Work through the material beneath and count the lines that include "items"; the answer is that number alone.
####
Context: an optimization exercise on an open-source flow, tuned for small area, a short achievable clock period and few clock cycles. The choices shown serve that exercise and are no tape-out recipe.
Where RTL was checked, it was by simulation tests only, not by an equivalence proof against the original.
Power and IR drop assume default switching activity.

==> flow/design.v (excerpt) <==
module fsq_table_engine (
    input  wire        clk,
    input  wire        rst,
    input  wire        cmd_valid,
    output wire        cmd_ready,
    input  wire [3:0]  cmd_op,
    input  wire [7:0]  cmd_a,
    input  wire [7:0]  cmd_b,
    output wire        rsp_valid,
    output wire [3:0]  rsp_err,
    output wire [2:0]  rsp_sub,
    output wire [7:0]  rsp_arg,
    output wire [16:0] rsp_result,
    output wire        rsp_tv,
    output wire [2:0]  rsp_k,
    output wire [2:0]  rsp_b
);
For scale: about 2300 cells after synthesis, ~64 I/O pins, roughly 28000 sq um of cells after synthesis.
==> flow/config.mk <==
export PLATFORM = sky130hd
export DESIGN_NAME = fsq_table_engine
export DESIGN_NICKNAME = fsq_table_engine
export VERILOG_FILES = /design/flow/design.v
export SDC_FILE = /design/flow/constraint.sdc
export NUM_CORES = 8
export LEC_CHECK = 0
export CAP_MARGIN = 0
export CORE_MARGIN = 2
export CORE_UTILIZATION = 50
export CTS_CLUSTER_DIAMETER = 100
export CTS_CLUSTER_SIZE = 25
export PLACE_DENSITY = 0.6
export SLEW_MARGIN = 0
==> flow/constraint.sdc <==
create_clock -name core_clock -period 10.0 [get_ports {clk}]
set_input_delay 2.0000 -clock core_clock [delete_from_list [all_inputs] [get_ports {clk}]]
set_output_delay 2.0000 -clock core_clock [all_outputs]
set_load 0.01 [all_outputs]
standard.sh (not shown) runs the stock make flow with config.mk's settings and CLKGATE_MAP_FILE= SYNTH_SCRIPT=/design/flow/synth_recipe.tcl, a recipe that flattens the netlist after the stock synthesis.
==> flow/flow/run.sh <==
#!/bin/bash
set -euo pipefail
bash standard.sh synth > flow_synth.log 2>&1
bash standard.sh SETUP_SLACK_MARGIN=7.0 SKIP_GATE_CLONING=1 finish > flow_finish.log 2>&1
Testbench counts at the start, summed over its fixed seeds: cycles 14,700.
Edit:
--- a/flow/design.v
+++ b/flow/design.v
@@ -89,14 +89,17 @@
     reg [1:0]  sph;                      
     reg        dup_a, dup_b;
     reg [3:0]  min_da;                   
     reg [1:0]  sr, sc;
     reg        rst_q;
     always @(posedge clk) rst_q <= rst;
     reg       rdy;                       
+    reg       pf;                        
+    wire      pred_fast;                 
+    wire      hold = e_bld && !pf;       
     reg       e_cmd;                     
     reg       e_bld;                     
     reg [3:0] c_op;
     reg [7:0] c_a;                       
     reg [7:0] c_b;
     reg [3:0] c_ad;                      
     reg [3:0] c_au;                      
@@ -115,31 +118,33 @@
     function ge_n(input [7:0] v, input f4, input f3, input f2, input f1);
         begin
             ge_n = (|v[7:4]) || (f3 && v[3] && (|v[2:0])) || (f2 && |v[3:2]) || (f1 && |v[3:0]);
         end
     endfunction
     always @(posedge clk) begin
         c_op <= cmd_op; c_b <= cmd_b;
-        c_a  <= e_bld ? prt : cmd_a;
-        if (!e_bld) c_ad <= cmd_a[3:0];
+        c_a  <= hold ? prt : cmd_a;
+        if (!hold) c_ad <= cmd_a[3:0];
         if (cmd_op == OP_UNPACK) c_au <= cmd_a[3:0];
         c_sa <= i_sa;
-        c_sb <= e_bld ? scan_next : i_sb;
+        c_sb <= hold ? scan_next : i_sb;
         c_age <= ge_n(cmd_a, k4, k3, k2, k1);
         c_bge <= ge_n(cmd_b, k4, k3, k2, k1);
         if (rst) begin
-            rdy <= 1'b1; e_cmd <= 1'b0; e_bld <= 1'b0;
-        end else if (!e_bld) begin
+            rdy <= 1'b1; e_cmd <= 1'b0; e_bld <= 1'b0; pf <= 1'b0;
+        end else if (!hold) begin
             e_cmd <= cmd_valid && !i_bld;
             e_bld <= i_bld;
-            rdy <= !i_bld;
+            pf    <= i_bld && pred_fast;
+            rdy   <= !i_bld || pred_fast;
         end else begin
             e_cmd <= 1'b0;
             e_bld <= !b_done;
-            rdy <= b_done;
+            pf    <= 1'b0;
+            rdy   <= b_done;
         end
     end
     wire is_clear  = c_op == OP_CLEAR;
     wire is_apush  = c_op == OP_APUSH;
     wire is_kpush  = c_op == OP_KPUSH;
     wire is_setpad = c_op == OP_SETPAD;
     wire is_encb   = c_op == OP_ENCB;
@@ -215,14 +220,15 @@
     wire [3:0] i2_lo = mk(sr, 2'd0, k4, k3, k2);
     wire       use1  = dup_a && (min_da[3:2] == 2'd0 || !dup_b);
     wire [3:0] f_hi  = use1 ? i1_hi : i2_hi;
     wire [3:0] f_lo  = use1 ? i1_lo : i2_lo;
     wire [7:0] fin_i = k2 ? {4'd0, f_hi[1:0], f_lo[1:0]} : k1 ? 8'd0 : {f_hi, f_lo};
     wire b_pass = n_sq && !hi_f && !dup_f && pad_mem && klen == {alen, 1'b0};
     wire b_fast = fast_ok && !kdup;
+    assign pred_fast = b_fast && !(e_cmd && (is_kpush || is_apush));
     assign b_done = (bst == B_FIRST && !(b_pass && !b_fast)) ||
                     (bst == B_CHK && !dup_a && !dup_b) || bst == B_FIN2 || bst == B_ERR;
     wire q_ok  = tv && !c_age && !c_bge;
     reg        n_v;
     reg [3:0]  n_err;
     reg [2:0]  n_sub;
     reg [7:0]  n_arg;
@@ -289,15 +295,15 @@
     always @(posedge clk) begin
         for (i = 0; i < 32; i = i + 1)
             if ((kp_we || sc_we) && w_idx == i) kslot_f[8*i +: 8] <= k_data;
     end
     always @(posedge clk) begin
         if (rst_q) begin
             alen <= 5'd0; klen <= 6'd0; pad <= 8'h20; pad_mem <= 1'b0;
-            hi_f <= 1'b0; dup_f <= 1'b0; bst <= B_FIRST;
+            hi_f <= 1'b0; dup_f <= 1'b0; bst <= B_FIRST; fast_ok <= 1'b0; kdup <= 1'b0;
         end else if (e_cmd) begin
             if (is_clear) begin
                 alen <= 5'd0; klen <= 6'd0; pad <= 8'h20; pad_mem <= 1'b0;
                 hi_f <= 1'b0; dup_f <= 1'b0;
             end
             if (is_apush && !alen[4]) begin
                 for (i = 0; i < 16; i = i + 1)
Result:
- worst setup slack gets worse by 0.061 ns
- core utilization increases by 1.3 points
- via count rises by 3.5%
- sequential share of layout area went down by 1.2 points
- wire length rose by 0.85%
- synthesized cell count is higher by 2.0%
- power increases by 1.9%
- sequential power stays flat
No functional check of the RTL was part of the second run of this note.

---

fsq_table_engine, a different RTL version from the one above (not shown whole).
For scale: about 64 I/O pins, ~28000 um2 of cells after synthesis.
clock: 10.0 ns
lec_check: 0
cap_margin: 20
core_margin: 2
core_utilization: 45
cts_cluster_diameter: 100
cts_cluster_size: 25
place_density: 0.6
slew_margin: 20
==> flow/flow/run.sh <==
#!/bin/bash
set -euo pipefail
bash standard.sh synth > flow_synth.log 2>&1
bash standard.sh SETUP_SLACK_MARGIN=7.0 finish > flow_finish.log 2>&1
The starting point finished clean.
==> next run, changes <==
--- a/flow/design.v
+++ b/flow/design.v
@@ -88,16 +88,19 @@
     reg        slast;
     reg [1:0]  sph;                      
     reg        dup_a, dup_b;
     reg [3:0]  min_da;                   
     reg [1:0]  sr, sc;
     reg        rst_q;
     always @(posedge clk) rst_q <= rst;
     reg       rdy;                       
+    reg       pf;                        
+    wire      pred_fast;                 
+    wire      hold = e_bld && !pf;       
     reg       e_cmd;                     
     reg       e_bld;                     
     reg [3:0] c_op;
     reg [7:0] c_a;                       
     reg [7:0] c_b;
     reg [3:0] c_ad;                      
     reg [3:0] c_au;                      
     reg [3:0] c_sa;                      
@@ -114,33 +117,35 @@
     wire       i_bld = cmd_valid && cmd_op == OP_BUILD;
     function ge_n(input [7:0] v, input f4, input f3, input f2, input f1);
         begin
             ge_n = (|v[7:4]) || (f3 && v[3] && (|v[2:0])) || (f2 && |v[3:2]) || (f1 && |v[3:0]);
         end
     endfunction
     always @(posedge clk) begin
         c_op <= cmd_op; c_b <= cmd_b;
-        c_a  <= e_bld ? prt : cmd_a;
-        if (!e_bld) c_ad <= cmd_a[3:0];
+        c_a  <= hold ? prt : cmd_a;
+        if (!hold) c_ad <= cmd_a[3:0];
         if (cmd_op == OP_UNPACK) c_au <= cmd_a[3:0];
         c_sa <= i_sa;
-        c_sb <= e_bld ? scan_next : i_sb;
+        c_sb <= hold ? scan_next : i_sb;
         c_age <= ge_n(cmd_a, k4, k3, k2, k1);
         c_bge <= ge_n(cmd_b, k4, k3, k2, k1);
         if (rst) begin
-            rdy <= 1'b1; e_cmd <= 1'b0; e_bld <= 1'b0;
-        end else if (!e_bld) begin
+            rdy <= 1'b1; e_cmd <= 1'b0; e_bld <= 1'b0; pf <= 1'b0;
+        end else if (!hold) begin
             e_cmd <= cmd_valid && !i_bld;
             e_bld <= i_bld;
-            rdy <= !i_bld;
+            pf    <= i_bld && pred_fast;
+            rdy   <= !i_bld || pred_fast;
         end else begin
             e_cmd <= 1'b0;
             e_bld <= !b_done;
-            rdy <= b_done;
+            pf    <= 1'b0;
+            rdy   <= b_done;
         end
     end
     wire is_clear  = c_op == OP_CLEAR;
     wire is_apush  = c_op == OP_APUSH;
     wire is_kpush  = c_op == OP_KPUSH;
     wire is_setpad = c_op == OP_SETPAD;
     wire is_encb   = c_op == OP_ENCB;
     wire is_decb   = c_op == OP_DECB;
@@ -214,16 +219,17 @@
     wire [3:0] i2_hi = {2'd0, sc};
     wire [3:0] i2_lo = mk(sr, 2'd0, k4, k3, k2);
     wire       use1  = dup_a && (min_da[3:2] == 2'd0 || !dup_b);
     wire [3:0] f_hi  = use1 ? i1_hi : i2_hi;
     wire [3:0] f_lo  = use1 ? i1_lo : i2_lo;
     wire [7:0] fin_i = k2 ? {4'd0, f_hi[1:0], f_lo[1:0]} : k1 ? 8'd0 : {f_hi, f_lo};
     wire b_pass = n_sq && !hi_f && !dup_f && pad_mem && klen == {alen, 1'b0};
     wire b_fast = fast_ok && !kdup;
+    assign pred_fast = b_fast && !(e_cmd && (is_kpush || is_apush));
     assign b_done = (bst == B_FIRST && !(b_pass && !b_fast)) ||
                     (bst == B_CHK && !dup_a && !dup_b) || bst == B_FIN2 || bst == B_ERR;
     wire q_ok  = tv && !c_age && !c_bge;
     reg        n_v;
     reg [3:0]  n_err;
     reg [2:0]  n_sub;
     reg [7:0]  n_arg;
     always @* begin
@@ -291,17 +297,17 @@
     end
     always @(posedge clk) begin
         for (i = 0; i < 32; i = i + 1)
             if ((kp_we || sc_we) && w_idx == i) kslot_f[8*i +: 8] <= k_data;
     end
     always @(posedge clk) begin
         if (rst_q) begin
             alen <= 5'd0; klen <= 6'd0; pad <= 8'h20; pad_mem <= 1'b0;
-            hi_f <= 1'b0; dup_f <= 1'b0; bst <= B_FIRST;
+            hi_f <= 1'b0; dup_f <= 1'b0; bst <= B_FIRST; fast_ok <= 1'b0; kdup <= 1'b0;
         end else if (e_cmd) begin
             if (is_clear) begin
                 alen <= 5'd0; klen <= 6'd0; pad <= 8'h20; pad_mem <= 1'b0;
                 hi_f <= 1'b0; dup_f <= 1'b0;
             end
             if (is_apush && !alen[4]) begin
                 for (i = 0; i < 16; i = i + 1)
                     if (alen[3:0] == i) alpha_f[7*i +: 7] <= c_a[6:0];
The new run completed without violations.
Non-clock buffer count goes up by 50.
Hold slack loses 0.046 ns.
Combinational power goes down by 8.0%.
Wire length grows by 7.2%.
First-iteration DRC count climbs by 5.6%.
No functional check of the RTL was part of any run of this note.

## separate check: timing with driven ports
How much do the figures lean on ideal ports? The routed layouts below were timed once more, with nothing changed but the port constraints. Step 1 (the two cells are an assumption about what drives the block):
set clk [get_ports {clk}]
set_driving_cell -lib_cell sky130_fd_sc_hd__clkbuf_16 $clk
set_driving_cell -lib_cell sky130_fd_sc_hd__buf_2 [delete_from_list [all_inputs] $clk]
Step 2 adds t to the input delays and takes it off the output delays; t is the mean of the earliest and latest rising clock arrival at the registers after step 1. Input paths then give back, and output paths get back, about the clock's delay inside the block. a / b / c = no drivers / after step 1 / after step 2; a / b = the first two.
run	t (ns)	setup slack, ns	worst hold slack (ns)	worst setup path at the end	cell pins on the clock port's net
the first run of note 1	0.661	6.867 / 6.810 / 6.352	0.562 / 0.562 / 0.562	input to register	1
the second run of note 1	0.676	6.806 / 6.806 / 6.254	0.521 / 0.521 / 0.521	input to register	1
the first run of note 2	0.677	6.858 / 6.795 / 6.396	0.548 / 0.548 / 0.548	input to register	1
the second run of note 2	0.687	6.867 / 6.803 / 6.286	0.502 / 0.502 / 0.502	input to register	1
After both steps every run listed still meets setup and hold. For the second run of note 2, which loses most, drivers alone change the setup slack by -0.064 ns; drivers and shift together by -0.581 ns.
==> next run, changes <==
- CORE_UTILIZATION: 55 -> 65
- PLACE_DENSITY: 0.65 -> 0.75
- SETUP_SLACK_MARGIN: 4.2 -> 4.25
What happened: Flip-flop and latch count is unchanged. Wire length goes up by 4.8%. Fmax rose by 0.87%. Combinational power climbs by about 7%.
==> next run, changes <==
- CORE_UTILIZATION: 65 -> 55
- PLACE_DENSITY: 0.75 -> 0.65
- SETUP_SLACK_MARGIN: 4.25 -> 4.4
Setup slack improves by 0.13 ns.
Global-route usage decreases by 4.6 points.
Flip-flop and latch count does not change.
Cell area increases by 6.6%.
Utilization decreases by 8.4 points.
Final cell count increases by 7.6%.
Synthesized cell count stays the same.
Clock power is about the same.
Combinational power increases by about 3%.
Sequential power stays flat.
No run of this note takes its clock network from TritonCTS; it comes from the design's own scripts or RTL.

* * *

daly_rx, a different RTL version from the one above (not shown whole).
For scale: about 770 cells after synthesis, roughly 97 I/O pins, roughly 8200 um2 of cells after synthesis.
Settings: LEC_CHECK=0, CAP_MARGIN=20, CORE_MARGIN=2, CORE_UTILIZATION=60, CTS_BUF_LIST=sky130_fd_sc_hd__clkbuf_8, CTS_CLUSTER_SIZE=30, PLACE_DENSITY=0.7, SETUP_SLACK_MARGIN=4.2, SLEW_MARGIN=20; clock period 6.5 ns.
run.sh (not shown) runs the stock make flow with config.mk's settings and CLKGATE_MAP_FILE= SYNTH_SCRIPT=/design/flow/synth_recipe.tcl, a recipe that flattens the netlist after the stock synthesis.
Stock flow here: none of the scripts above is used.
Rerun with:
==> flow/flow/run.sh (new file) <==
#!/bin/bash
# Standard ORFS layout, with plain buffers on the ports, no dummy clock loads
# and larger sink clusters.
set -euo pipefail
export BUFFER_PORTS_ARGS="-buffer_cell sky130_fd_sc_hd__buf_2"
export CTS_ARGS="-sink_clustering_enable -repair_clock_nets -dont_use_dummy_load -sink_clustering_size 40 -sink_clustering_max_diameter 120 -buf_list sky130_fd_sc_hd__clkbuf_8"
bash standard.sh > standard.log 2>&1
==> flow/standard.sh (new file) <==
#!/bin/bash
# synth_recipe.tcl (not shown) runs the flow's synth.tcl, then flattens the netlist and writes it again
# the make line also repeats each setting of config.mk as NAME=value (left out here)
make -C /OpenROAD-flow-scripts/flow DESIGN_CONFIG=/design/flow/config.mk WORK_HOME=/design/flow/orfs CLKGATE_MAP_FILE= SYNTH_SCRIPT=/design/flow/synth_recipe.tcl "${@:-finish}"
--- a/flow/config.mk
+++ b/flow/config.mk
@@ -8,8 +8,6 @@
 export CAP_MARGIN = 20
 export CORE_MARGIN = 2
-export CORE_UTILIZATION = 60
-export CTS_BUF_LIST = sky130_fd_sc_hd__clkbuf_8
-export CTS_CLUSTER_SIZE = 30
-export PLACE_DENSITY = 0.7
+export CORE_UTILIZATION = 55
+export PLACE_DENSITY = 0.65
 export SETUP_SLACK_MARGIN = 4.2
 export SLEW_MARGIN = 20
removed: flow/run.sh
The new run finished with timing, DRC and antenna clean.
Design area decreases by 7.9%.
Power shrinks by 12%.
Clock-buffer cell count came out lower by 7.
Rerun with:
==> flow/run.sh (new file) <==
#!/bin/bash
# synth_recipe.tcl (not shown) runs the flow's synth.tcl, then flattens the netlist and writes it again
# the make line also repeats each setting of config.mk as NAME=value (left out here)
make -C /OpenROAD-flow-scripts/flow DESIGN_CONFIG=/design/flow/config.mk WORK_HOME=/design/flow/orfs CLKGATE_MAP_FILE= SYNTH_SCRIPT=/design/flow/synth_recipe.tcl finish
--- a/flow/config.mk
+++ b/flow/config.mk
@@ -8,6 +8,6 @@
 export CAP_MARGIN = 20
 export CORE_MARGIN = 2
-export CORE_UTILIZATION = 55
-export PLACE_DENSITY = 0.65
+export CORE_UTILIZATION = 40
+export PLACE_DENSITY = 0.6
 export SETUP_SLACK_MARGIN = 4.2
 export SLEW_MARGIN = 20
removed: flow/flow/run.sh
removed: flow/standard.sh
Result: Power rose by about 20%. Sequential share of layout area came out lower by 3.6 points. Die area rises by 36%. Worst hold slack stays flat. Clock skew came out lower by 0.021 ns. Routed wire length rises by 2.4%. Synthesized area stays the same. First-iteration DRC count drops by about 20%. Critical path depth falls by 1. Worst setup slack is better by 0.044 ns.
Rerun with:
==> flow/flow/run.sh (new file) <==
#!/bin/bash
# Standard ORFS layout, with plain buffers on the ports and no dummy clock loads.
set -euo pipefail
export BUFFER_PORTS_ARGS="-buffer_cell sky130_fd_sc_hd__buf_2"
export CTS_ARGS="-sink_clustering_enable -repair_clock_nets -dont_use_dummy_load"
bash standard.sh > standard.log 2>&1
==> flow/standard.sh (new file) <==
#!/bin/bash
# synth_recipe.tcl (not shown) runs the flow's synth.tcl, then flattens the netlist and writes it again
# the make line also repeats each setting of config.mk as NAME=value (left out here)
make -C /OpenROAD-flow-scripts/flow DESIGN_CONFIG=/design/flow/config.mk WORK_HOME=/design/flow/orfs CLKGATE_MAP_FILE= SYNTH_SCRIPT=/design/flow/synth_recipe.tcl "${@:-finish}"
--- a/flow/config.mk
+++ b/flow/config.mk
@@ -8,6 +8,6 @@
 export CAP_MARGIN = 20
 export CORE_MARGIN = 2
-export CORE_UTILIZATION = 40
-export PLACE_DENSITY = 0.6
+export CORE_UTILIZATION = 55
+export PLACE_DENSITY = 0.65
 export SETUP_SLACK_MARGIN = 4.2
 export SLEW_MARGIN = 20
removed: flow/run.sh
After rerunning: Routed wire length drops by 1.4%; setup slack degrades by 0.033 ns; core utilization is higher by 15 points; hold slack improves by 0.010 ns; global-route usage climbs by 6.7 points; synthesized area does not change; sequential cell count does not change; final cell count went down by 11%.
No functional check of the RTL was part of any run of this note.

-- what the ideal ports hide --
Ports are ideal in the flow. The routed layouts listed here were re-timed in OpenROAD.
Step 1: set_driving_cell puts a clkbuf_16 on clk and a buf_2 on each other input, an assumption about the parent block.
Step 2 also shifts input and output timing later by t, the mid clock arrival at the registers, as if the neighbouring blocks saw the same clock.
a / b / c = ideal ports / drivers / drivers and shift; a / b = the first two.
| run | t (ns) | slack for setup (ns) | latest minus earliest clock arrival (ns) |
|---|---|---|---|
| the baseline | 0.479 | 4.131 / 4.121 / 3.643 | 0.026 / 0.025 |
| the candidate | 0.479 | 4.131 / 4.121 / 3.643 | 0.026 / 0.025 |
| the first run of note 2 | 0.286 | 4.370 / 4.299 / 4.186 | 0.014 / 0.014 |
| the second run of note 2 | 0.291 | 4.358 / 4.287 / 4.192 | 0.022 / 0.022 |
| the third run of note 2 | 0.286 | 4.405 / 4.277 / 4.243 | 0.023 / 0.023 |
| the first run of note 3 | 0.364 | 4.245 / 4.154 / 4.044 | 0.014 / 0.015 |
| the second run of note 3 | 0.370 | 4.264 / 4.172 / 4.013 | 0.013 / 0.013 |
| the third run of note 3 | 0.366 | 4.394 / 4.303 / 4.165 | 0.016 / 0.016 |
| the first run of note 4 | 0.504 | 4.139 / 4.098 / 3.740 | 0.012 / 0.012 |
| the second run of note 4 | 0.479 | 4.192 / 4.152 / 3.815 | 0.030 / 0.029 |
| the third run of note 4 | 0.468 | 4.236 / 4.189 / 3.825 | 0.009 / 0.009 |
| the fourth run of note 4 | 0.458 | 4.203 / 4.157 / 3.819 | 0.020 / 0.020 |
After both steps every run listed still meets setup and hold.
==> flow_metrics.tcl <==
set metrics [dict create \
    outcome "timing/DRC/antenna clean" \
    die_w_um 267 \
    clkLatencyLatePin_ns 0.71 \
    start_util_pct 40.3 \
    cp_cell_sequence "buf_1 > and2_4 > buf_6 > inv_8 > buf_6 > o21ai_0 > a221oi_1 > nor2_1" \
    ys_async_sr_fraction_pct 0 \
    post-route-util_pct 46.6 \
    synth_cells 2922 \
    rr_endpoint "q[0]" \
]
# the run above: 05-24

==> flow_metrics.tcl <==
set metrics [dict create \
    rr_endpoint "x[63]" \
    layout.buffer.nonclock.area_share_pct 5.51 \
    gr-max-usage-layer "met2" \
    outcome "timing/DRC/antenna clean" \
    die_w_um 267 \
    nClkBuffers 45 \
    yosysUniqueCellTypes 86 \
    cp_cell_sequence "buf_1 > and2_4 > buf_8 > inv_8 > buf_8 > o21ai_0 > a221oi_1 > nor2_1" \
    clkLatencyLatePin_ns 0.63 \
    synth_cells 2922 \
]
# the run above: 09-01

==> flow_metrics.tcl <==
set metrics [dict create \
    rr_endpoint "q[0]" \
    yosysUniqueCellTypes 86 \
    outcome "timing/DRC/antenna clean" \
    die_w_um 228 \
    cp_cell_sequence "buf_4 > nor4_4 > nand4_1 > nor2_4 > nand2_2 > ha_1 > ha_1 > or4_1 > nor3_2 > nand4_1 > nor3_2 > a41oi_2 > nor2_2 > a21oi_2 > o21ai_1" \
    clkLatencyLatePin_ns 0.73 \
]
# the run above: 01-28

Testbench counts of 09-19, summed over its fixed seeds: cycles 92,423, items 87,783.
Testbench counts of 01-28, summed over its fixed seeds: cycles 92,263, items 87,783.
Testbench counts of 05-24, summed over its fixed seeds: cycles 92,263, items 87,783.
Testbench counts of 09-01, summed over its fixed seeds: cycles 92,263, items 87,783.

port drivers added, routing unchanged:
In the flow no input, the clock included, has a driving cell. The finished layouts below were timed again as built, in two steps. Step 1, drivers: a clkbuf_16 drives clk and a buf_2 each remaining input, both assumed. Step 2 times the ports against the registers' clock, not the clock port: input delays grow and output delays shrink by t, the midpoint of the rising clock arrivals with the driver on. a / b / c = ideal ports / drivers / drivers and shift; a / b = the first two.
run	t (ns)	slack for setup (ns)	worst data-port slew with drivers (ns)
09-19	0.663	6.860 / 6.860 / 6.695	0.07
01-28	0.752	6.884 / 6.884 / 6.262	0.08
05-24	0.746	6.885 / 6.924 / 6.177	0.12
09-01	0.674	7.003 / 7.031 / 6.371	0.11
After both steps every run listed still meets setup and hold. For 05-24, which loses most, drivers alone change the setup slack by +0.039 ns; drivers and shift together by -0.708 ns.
####
▶ _Exercise answer_
4